The Credit Card Debt Dilemma

regan debt

Alison Guage is the chief financial officer of a four-kid household.

On the spreadsheet: one income from her husband, Joe, to cover two cars, her student loans and a five-bedroom house.

"[The house] is almost double the size of our other house," Alison tells CBS News correspondent Trish Regan, adding that the mortgage about double the size of the old mortgage.

With a bigger mortgage, this CFO had some cash flow problems, so she did what a lot of people do — started using credit cards for everyday purchases.

Asked how they would describe their spending habits, Joe responds by saying, "Carefree."

"We could be more careful," Alison says. "You know, go to Target, while we're there get some throw pillows for the couch."

Her husband adds, that "I'd rather live more in the future than not give my kids a vacation each year or not give them the Christmas present that they want."

And their credit card's outstanding balance?

"It was just getting bigger and bigger and bigger," Alison says.

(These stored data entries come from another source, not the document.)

`src/rtl/uart_rx.sv`:
```
// ---------------------------------------------------------------------------
// uart_rx -- 8N1 UART receiver with mid-bit sampling
//
// Recovers bytes from an asynchronous, idle-high serial line.  The line is
// brought into the clk_50M domain through a two-flop synchroniser.  A start
// edge is confirmed at the middle of the start bit.  Each following bit is
// then sampled one full bit period later.
//
// Parameters
//   CLKS_PER_BIT  clk_50M cycles per bit (legal 16..8191)
//   CNT_W         bit-period counter width; must hold CLKS_PER_BIT-1
//
// Ports
//   clk_50M    in   system clock
//   rst_n      in   asynchronous active-low reset
//   uart_rxd   in   asynchronous serial line, idle high
//   rx_data    out  [7:0] last correctly framed byte (first bit in bit 0)
//   rx_valid   out  one-cycle strobe, rx_data updated on the same cycle
//   frame_err  out  one-cycle strobe, stop bit sampled low
//   busy       out  high whenever the receiver is not idle
//
// Output handshake: rx_valid and frame_err are pure strobes with no ready.
// The consumer must capture rx_data on the cycle rx_valid is high.  rx_data
// then holds that value until the next good frame.  The two strobes are
// mutually exclusive, and neither is ever high on two consecutive cycles.
// ---------------------------------------------------------------------------
module uart_rx #(
    parameter int CLKS_PER_BIT = 5208,
    parameter int CNT_W        = 13
) (
    input  logic       clk_50M,
    input  logic       rst_n,
    input  logic       uart_rxd,
    output logic [7:0] rx_data,
    output logic       rx_valid,
    output logic       frame_err,
    output logic       busy
);

    localparam int HALF_BIT = CLKS_PER_BIT / 2;

    // Terminal counts, taken at the last cycle of the half/full bit period.
    localparam logic [CNT_W-1:0] HALF_LAST = CNT_W'(HALF_BIT - 1);
    localparam logic [CNT_W-1:0] BIT_LAST  = CNT_W'(CLKS_PER_BIT - 1);

    typedef enum logic [2:0] {
        IDLE    = 3'd0,
        START   = 3'd1,
        DATA    = 3'd2,
        STOP    = 3'd3,
        WAIT_HI = 3'd4
    } state_t;

    state_t           state;
    logic [CNT_W-1:0] clk_cnt;
    logic [2:0]       bit_cnt;
    logic [7:0]       shift_reg;
    logic             rxd_m;
    logic             rxd_s;

    // -----------------------------------------------------------------------
    // Two-flop synchroniser.  Both flops reset to the idle (high) level so
    // that leaving reset never looks like a start edge.
    // -----------------------------------------------------------------------
    always_ff @(posedge clk_50M or negedge rst_n) begin
        if (!rst_n) begin
            rxd_m <= 1'b1;
            rxd_s <= 1'b1;
        end else begin
            rxd_m <= uart_rxd;
            rxd_s <= rxd_m;
        end
    end

    // -----------------------------------------------------------------------
    // Receive FSM with registered outputs.
    //
    // The counter restarts on every state change.  IDLE and WAIT_HI never
    // look at the counter, so it is held at zero there.  This keeps it from
    // wrapping while the line sits idle or in a break for a long time.
    //
    // busy is registered together with the state, so it equals
    // (state != IDLE) and cannot glitch.
    // -----------------------------------------------------------------------
    always_ff @(posedge clk_50M or negedge rst_n) begin
        if (!rst_n) begin
            state     <= IDLE;
            clk_cnt   <= '0;
            bit_cnt   <= 3'd0;
            shift_reg <= 8'h00;
            rx_data   <= 8'h00;
            rx_valid  <= 1'b0;
            frame_err <= 1'b0;
            busy      <= 1'b0;
        end else begin
            // Strobes default low, so each one lasts exactly one cycle.
            rx_valid  <= 1'b0;
            frame_err <= 1'b0;
            clk_cnt   <= clk_cnt + CNT_W'(1);

            case (state)
                IDLE: begin
                    clk_cnt <= '0;
                    if (!rxd_s) begin
                        state <= START;
                        busy  <= 1'b1;
                    end
                end

                START: begin
                    if (clk_cnt == HALF_LAST) begin
                        clk_cnt <= '0;
                        if (!rxd_s) begin
                            state   <= DATA;
                            bit_cnt <= 3'd0;
                        end else begin
                            // Line went back high before mid start bit:
                            // treat it as noise, with no output activity.
                            state <= IDLE;
                            busy  <= 1'b0;
                        end
                    end
                end

                DATA: begin
                    if (clk_cnt == BIT_LAST) begin
                        clk_cnt   <= '0;
                        // LSB arrives first, so shift right and insert at
                        // the MSB.  After 8 samples, bit 0 is the first bit.
                        shift_reg <= {rxd_s, shift_reg[7:1]};
                        bit_cnt   <= bit_cnt + 3'd1;
                        if (bit_cnt == 3'd7) begin
                            state <= STOP;
                        end
                    end
                end

                STOP: begin
                    if (clk_cnt == BIT_LAST) begin
                        clk_cnt <= '0;
                        if (rxd_s) begin
                            // Return to IDLE at mid stop bit so a start
                            // bit right behind it is still caught.
                            rx_data  <= shift_reg;
                            rx_valid <= 1'b1;
                            state    <= IDLE;
                            busy     <= 1'b0;
                        end else begin
                            frame_err <= 1'b1;
                            state     <= WAIT_HI;
                        end
                    end
                end

                WAIT_HI: begin
                    // A held-low break is reported once, not as a stream
                    // of frames.  Wait for the line to come back high.
                    clk_cnt <= '0;
                    if (rxd_s) begin
                        state <= IDLE;
                        busy  <= 1'b0;
                    end
                end

                default: begin
                    clk_cnt <= '0;
                    state   <= IDLE;
                    busy    <= 1'b0;
                end
            endcase
        end
    end

endmodule

```
[config.mk]
export PLATFORM = sky130hd
export DESIGN_NAME = keypad_code_entry
export DESIGN_NICKNAME = d
export VERILOG_FILES = /design/src/rtl/keypad_code_entry.sv
export SDC_FILE = /design/constraint.sdc
export NUM_CORES = 1
export LEC_CHECK = 0
export CORE_UTILIZATION = 28
export DETAILED_ROUTE_END_ITERATION = 10
export PLACE_DENSITY = 0.43
export SLEW_MARGIN = 20
export SYNTH_ARGS = -nofsm -noshare
export SYNTH_HDL_FRONTEND = slang
export SYNTH_SLANG_ARGS = --single-unit
[constraint.sdc]
create_clock -name i_Clk -period 2.39 [get_ports i_Clk]
set_clock_uncertainty 0.05 [all_clocks]
set_input_delay 0.478 -clock i_Clk [delete_from_list [all_inputs] [get_ports i_Clk]]
set_output_delay 0.478 -clock i_Clk [all_outputs]
set_load 0.005 [all_outputs]
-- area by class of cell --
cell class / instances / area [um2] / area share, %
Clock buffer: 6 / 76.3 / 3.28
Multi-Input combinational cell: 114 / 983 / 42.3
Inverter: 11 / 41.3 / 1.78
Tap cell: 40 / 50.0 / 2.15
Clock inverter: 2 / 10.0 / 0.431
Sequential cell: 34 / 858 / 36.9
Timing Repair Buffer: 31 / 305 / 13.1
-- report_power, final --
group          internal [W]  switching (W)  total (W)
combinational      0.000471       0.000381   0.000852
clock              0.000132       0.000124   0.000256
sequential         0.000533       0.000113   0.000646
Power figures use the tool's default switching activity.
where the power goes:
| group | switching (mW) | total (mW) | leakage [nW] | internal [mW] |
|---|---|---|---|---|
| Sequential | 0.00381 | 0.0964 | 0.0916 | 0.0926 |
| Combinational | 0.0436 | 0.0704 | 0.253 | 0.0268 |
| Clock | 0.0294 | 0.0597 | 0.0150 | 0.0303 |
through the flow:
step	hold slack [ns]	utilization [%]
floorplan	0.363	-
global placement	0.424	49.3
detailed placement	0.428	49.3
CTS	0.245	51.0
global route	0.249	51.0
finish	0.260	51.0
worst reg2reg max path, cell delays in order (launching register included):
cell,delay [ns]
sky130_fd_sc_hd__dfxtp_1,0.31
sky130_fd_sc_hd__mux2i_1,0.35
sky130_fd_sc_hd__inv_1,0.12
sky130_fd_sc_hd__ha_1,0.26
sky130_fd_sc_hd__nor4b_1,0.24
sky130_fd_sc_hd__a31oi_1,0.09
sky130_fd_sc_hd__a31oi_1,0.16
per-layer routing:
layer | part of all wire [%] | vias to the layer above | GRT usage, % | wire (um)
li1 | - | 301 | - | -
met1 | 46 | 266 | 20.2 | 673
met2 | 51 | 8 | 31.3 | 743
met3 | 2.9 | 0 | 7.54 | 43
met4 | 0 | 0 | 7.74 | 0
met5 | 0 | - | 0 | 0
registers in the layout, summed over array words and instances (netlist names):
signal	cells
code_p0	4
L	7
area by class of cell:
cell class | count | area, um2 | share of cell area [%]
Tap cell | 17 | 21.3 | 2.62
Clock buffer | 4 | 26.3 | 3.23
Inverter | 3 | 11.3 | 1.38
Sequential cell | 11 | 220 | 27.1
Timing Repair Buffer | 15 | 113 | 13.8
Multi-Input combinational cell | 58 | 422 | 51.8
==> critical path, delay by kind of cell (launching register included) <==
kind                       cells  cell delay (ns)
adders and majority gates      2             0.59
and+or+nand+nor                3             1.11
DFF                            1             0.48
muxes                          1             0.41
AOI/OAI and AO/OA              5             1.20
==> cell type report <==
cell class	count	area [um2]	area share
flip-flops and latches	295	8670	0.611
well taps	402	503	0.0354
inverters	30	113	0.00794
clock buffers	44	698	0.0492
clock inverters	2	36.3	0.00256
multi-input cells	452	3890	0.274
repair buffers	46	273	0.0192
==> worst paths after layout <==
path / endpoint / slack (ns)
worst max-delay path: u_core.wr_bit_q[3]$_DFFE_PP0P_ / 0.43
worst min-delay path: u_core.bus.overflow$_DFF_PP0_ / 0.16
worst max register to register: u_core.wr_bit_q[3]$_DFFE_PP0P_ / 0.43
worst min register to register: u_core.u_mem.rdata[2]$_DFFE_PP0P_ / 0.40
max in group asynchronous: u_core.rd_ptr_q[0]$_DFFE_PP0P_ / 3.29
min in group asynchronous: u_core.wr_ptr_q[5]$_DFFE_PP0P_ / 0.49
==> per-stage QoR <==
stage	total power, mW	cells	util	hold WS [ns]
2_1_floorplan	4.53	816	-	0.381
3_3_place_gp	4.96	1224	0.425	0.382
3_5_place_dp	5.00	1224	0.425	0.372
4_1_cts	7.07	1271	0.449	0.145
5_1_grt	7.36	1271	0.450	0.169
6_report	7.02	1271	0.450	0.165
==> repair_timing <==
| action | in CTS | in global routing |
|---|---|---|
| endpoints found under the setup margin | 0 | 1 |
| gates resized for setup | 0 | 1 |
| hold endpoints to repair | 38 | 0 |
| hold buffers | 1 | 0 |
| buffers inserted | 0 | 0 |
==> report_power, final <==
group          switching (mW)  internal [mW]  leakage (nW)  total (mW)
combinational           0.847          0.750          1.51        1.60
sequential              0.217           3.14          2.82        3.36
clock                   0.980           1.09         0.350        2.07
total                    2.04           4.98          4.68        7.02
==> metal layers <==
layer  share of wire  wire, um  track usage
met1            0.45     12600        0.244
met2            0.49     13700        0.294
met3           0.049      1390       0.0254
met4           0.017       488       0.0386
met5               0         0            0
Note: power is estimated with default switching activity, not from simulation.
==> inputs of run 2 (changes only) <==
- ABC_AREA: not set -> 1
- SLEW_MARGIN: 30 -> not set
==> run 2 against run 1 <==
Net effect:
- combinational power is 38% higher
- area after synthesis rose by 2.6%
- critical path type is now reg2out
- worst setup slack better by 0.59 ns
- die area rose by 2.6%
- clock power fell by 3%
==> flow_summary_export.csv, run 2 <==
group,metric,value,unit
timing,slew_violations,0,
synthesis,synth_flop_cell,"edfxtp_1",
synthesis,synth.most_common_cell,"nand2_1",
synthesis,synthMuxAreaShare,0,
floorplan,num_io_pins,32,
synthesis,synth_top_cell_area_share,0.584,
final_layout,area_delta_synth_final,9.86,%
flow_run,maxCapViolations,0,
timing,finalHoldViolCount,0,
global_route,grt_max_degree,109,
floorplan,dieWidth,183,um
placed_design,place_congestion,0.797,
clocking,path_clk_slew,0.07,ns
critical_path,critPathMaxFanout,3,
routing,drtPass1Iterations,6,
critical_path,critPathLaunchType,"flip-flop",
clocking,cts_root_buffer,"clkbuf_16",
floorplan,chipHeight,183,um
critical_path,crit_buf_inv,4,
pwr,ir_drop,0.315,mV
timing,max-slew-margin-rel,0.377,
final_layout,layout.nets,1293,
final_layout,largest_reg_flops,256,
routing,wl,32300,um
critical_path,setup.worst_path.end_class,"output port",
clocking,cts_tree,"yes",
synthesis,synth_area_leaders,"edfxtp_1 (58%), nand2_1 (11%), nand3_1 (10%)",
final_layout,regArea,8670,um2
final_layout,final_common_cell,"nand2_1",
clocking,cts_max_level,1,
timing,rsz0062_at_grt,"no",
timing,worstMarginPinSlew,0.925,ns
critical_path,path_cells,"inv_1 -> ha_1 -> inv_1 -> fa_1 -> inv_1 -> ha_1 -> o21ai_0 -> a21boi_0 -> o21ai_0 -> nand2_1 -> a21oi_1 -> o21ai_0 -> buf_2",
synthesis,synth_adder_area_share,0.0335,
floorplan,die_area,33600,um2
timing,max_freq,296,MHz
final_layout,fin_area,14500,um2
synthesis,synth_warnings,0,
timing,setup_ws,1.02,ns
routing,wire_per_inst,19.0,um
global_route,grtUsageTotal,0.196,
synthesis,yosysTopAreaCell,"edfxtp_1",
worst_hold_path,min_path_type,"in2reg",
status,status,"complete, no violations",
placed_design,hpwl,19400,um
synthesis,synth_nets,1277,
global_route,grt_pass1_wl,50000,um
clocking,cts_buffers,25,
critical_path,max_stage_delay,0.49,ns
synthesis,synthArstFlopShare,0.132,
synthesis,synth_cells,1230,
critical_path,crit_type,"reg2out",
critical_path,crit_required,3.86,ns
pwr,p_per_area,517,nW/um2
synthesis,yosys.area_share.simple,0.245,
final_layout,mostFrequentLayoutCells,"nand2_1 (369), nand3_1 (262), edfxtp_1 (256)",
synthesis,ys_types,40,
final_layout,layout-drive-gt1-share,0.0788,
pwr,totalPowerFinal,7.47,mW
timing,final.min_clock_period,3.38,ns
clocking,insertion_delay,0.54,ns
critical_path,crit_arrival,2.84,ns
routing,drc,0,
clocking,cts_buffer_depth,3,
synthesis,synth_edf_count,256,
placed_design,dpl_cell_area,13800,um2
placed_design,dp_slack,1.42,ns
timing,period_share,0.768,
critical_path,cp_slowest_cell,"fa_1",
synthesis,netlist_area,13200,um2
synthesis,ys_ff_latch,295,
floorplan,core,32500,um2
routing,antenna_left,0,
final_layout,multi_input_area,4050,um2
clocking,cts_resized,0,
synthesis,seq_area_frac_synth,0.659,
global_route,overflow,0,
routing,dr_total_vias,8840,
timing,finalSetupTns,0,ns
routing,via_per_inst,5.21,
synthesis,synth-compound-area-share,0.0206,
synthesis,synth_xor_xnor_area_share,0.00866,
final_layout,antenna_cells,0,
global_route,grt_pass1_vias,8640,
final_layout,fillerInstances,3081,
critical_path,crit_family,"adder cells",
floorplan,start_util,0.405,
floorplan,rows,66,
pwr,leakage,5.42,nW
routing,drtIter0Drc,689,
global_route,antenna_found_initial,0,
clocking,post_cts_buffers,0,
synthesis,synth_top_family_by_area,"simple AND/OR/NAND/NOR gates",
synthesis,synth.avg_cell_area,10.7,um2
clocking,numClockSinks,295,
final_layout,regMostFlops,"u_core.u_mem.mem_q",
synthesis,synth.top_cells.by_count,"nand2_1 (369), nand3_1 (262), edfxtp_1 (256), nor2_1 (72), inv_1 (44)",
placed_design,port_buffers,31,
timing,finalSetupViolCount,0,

Debt Trap Series Part Two l Part Three

The Guages are certainly not alone.

The nation's overall credit card debt was $273 billion in 1992. It's more than $800 billion today. Just call us, the credit card nation. Our motto used to be "Save for a rainy day." Now it's "Borrow back, whenever."

"I like to call it, the 'just do it' culture of people that have to have it now, they worry about the cost of paying for it later," economist Robert Manning says.

Manning, a professor of finance at the Rochester Institute of Technology, has new research on how Americans live with debt. The most surprising thing: people really aren't that bothered by it.

"We tend to plan financially for how much better things will be five or 10 years later," Manning says. More succinctly, Manning says Americans exercise, "Pure optimism."

But some analysts worry that optimism may be misplaced. Interest rates are rising, putting consumers in a credit crunch.

"Americans are going to find themselves unable to pay their bills in a year or two even though they haven't taken on any new loans. It's simply the added costs of the interest rates on the borrowings," Manning explains.

That's not just a problem for the consumer. Economists worry it could put a strain on spending nationwide.

"Americans are going to have to reduce their standard of living which is really bad news for the economy," Manning says.